STATS ARTICLES 2005
Steroids and Teenage Girls
June 21, 2005
A trend in the wrong direction or a study misunderstood?
Last week’s congressional hearing on steroid abuse threw the media a curveball: could there really be an upsurge in body-building among girls in grades nine through 12? Well, that’s what a 2003 state-by-state survey by the Centers for Disease Control (CDC) seemed to show, as 5.3 percent of the respondents reported using illegal steroids.
Instead of asking whether the survey had produced credible numbers, media reports found ways to explain why these numbers made sense. An editorial in today’s Baltimore Sun warned readers that it wasn’t just a spurt in teen athleticism (thanks to Title IX) driving steroid abuse, but the lure of reducing body fat. “For young women with eating disorders, steroids can become another risky substance that they might abuse, similar to diuretics, laxatives and amphetamines.”

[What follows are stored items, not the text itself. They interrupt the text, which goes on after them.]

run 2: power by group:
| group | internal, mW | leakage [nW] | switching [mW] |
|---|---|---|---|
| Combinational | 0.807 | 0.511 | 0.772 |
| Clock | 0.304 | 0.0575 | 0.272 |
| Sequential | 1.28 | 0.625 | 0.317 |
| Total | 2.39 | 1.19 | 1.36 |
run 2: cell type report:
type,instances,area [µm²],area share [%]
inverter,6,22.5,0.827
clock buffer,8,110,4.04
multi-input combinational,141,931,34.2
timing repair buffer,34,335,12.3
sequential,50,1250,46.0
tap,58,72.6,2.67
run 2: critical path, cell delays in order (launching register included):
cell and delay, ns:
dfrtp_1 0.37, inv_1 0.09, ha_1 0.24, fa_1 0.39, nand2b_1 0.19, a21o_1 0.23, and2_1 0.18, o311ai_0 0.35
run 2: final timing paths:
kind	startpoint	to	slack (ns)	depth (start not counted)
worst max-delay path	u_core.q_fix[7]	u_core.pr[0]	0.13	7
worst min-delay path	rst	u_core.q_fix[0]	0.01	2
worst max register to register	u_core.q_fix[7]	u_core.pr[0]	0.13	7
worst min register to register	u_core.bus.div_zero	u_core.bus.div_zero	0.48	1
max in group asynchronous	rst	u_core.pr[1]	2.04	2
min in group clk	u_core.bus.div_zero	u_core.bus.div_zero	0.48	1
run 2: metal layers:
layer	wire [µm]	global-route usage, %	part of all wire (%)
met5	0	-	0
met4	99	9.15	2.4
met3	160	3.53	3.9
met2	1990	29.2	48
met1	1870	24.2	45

The Sun admitted that researchers disagreed about how widespread this problem might be,
“with one Harvard psychiatry professor suggesting that anonymous surveys probably ‘exaggerated’ steroid use by young girls. But another expert from Penn State University said that based on the survey, there could be as many as 300,000 to 400,000 high-school-age girls using anabolic steroids. Whatever the actual number, the trend seems to be going in the wrong direction.”
Well, that depends on whether the survey’s methodology provides an accurate picture of abuse, doesn’t it? In his testimony to congress, Harvard’s Dr. Harrison Pope (a member of STATS advisory board) argued that the CDC survey was so full of potential “false positive responses” that “we cannot responsibly conclude there is currently a widespread public health problem of illegal anabolic steroid use among teenage girls, unless we see new, valid data to the contrary.”

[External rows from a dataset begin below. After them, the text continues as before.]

===== src/rtl/wakeup_broadcast_pkg.sv =====
// Shared types and sizes for the completion/wakeup path.
// The result record is the same one the ROB and reservation station use.
package wakeup_broadcast_pkg;

    localparam int NUM_FU    = 3;
    localparam int BUF_DEPTH = 2;
    localparam int TAG_W     = 6;
    localparam int ROB_W     = 6;
    localparam int DATA_W    = 32;

    localparam int CNT_W = $clog2(BUF_DEPTH + 1);
    localparam int PTR_W = $clog2(NUM_FU);

    // A unit may be issued work only while at least two slots are free:
    // one for the new result, one for a result already in flight.
    localparam logic [CNT_W-1:0] READY_MAX = CNT_W'(BUF_DEPTH - 2);
    localparam logic [PTR_W-1:0] LAST_FU   = PTR_W'(NUM_FU - 1);

    typedef struct packed {
        logic [TAG_W-1:0]  rd_tag;
        logic [ROB_W-1:0]  rob_num;
        logic [DATA_W-1:0] result;
    } result_t;

    // Round-robin successor of a functional-unit index.
    function automatic logic [PTR_W-1:0] next_fu(input logic [PTR_W-1:0] i);
        if (i == LAST_FU) begin
            return '0;
        end
        return i + 1'b1;
    endfunction

endpackage


===== src/rtl/wakeup_broadcast_if.sv =====
// FU-side and broadcast-side signals of the wakeup/completion block.
//
// Handshake: fu_done[n] is a one-cycle valid pulse carrying one result; there
// is no per-result ready. FU(n+1)_ready is an issue-permission signal: the RS
// must only issue to unit n while it is high, which guarantees buffer space
// for every result that later pulses fu_done[n]. Broadcast outputs
// (wakeup_* / complete_*) are valid for exactly one cycle per result and are
// never back-pressured.
interface wakeup_broadcast_if;
    import wakeup_broadcast_pkg::*;

    logic [NUM_FU-1:0]        fu_done;
    logic [NUM_FU*TAG_W-1:0]  fu_rd_tag;
    logic [NUM_FU*ROB_W-1:0]  fu_rob_num;
    logic [NUM_FU*DATA_W-1:0] fu_result;

    logic FU1_ready;
    logic FU2_ready;
    logic FU3_ready;

    logic              wakeup_valid;
    logic [TAG_W-1:0]  wakeup_tag;
    logic [DATA_W-1:0] wakeup_val;
    logic              complete_valid;
    logic [ROB_W-1:0]  complete_rob_num;
    logic              overflow_err;

    // Round-robin pointer, exposed for observation.
    logic [PTR_W-1:0]  dbg_rr_ptr;

    modport master (
        output fu_done, fu_rd_tag, fu_rob_num, fu_result,
        input  FU1_ready, FU2_ready, FU3_ready,
        input  wakeup_valid, wakeup_tag, wakeup_val,
        input  complete_valid, complete_rob_num, overflow_err,
        input  dbg_rr_ptr
    );

    modport slave (
        input  fu_done, fu_rd_tag, fu_rob_num, fu_result,
        output FU1_ready, FU2_ready, FU3_ready,
        output wakeup_valid, wakeup_tag, wakeup_val,
        output complete_valid, complete_rob_num, overflow_err,
        output dbg_rr_ptr
    );

endinterface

The problem is that the CDC used an anonymous questionnaire to gauge abuse. This meant that it was impossible to go back to those girls who answered “yes” to the question “During your life, how many times have you taken steroid pills or shots without a doctor’s prescription” and ask whether they had specifically taken illegal anabolic steroids.
How many girls answered “yes” to taking steroids, even though they hadn’t actually taken anabolic steroids, the muscle-building variety under congressional scrutiny? Consider the possibility that some girls might have taken steroid skin creams, or asthma inhalers containing steroids, or birth control pills, or over-the-counter adrenal steroids, which were legal until last year. And how many girls took products they mistakenly thought contained steroids?
In explaining the inherent limitations of an anonymous survey, Dr. Pope then pointed to the kind of survey – a face-to-face confidential interview – that could tell us how widespread steroid abuse is among teenage girls. The most recent study to do this, the National Household Survey in 1994, found that just .02 percent of women aged between 15 and 44 had taken anabolic steroids.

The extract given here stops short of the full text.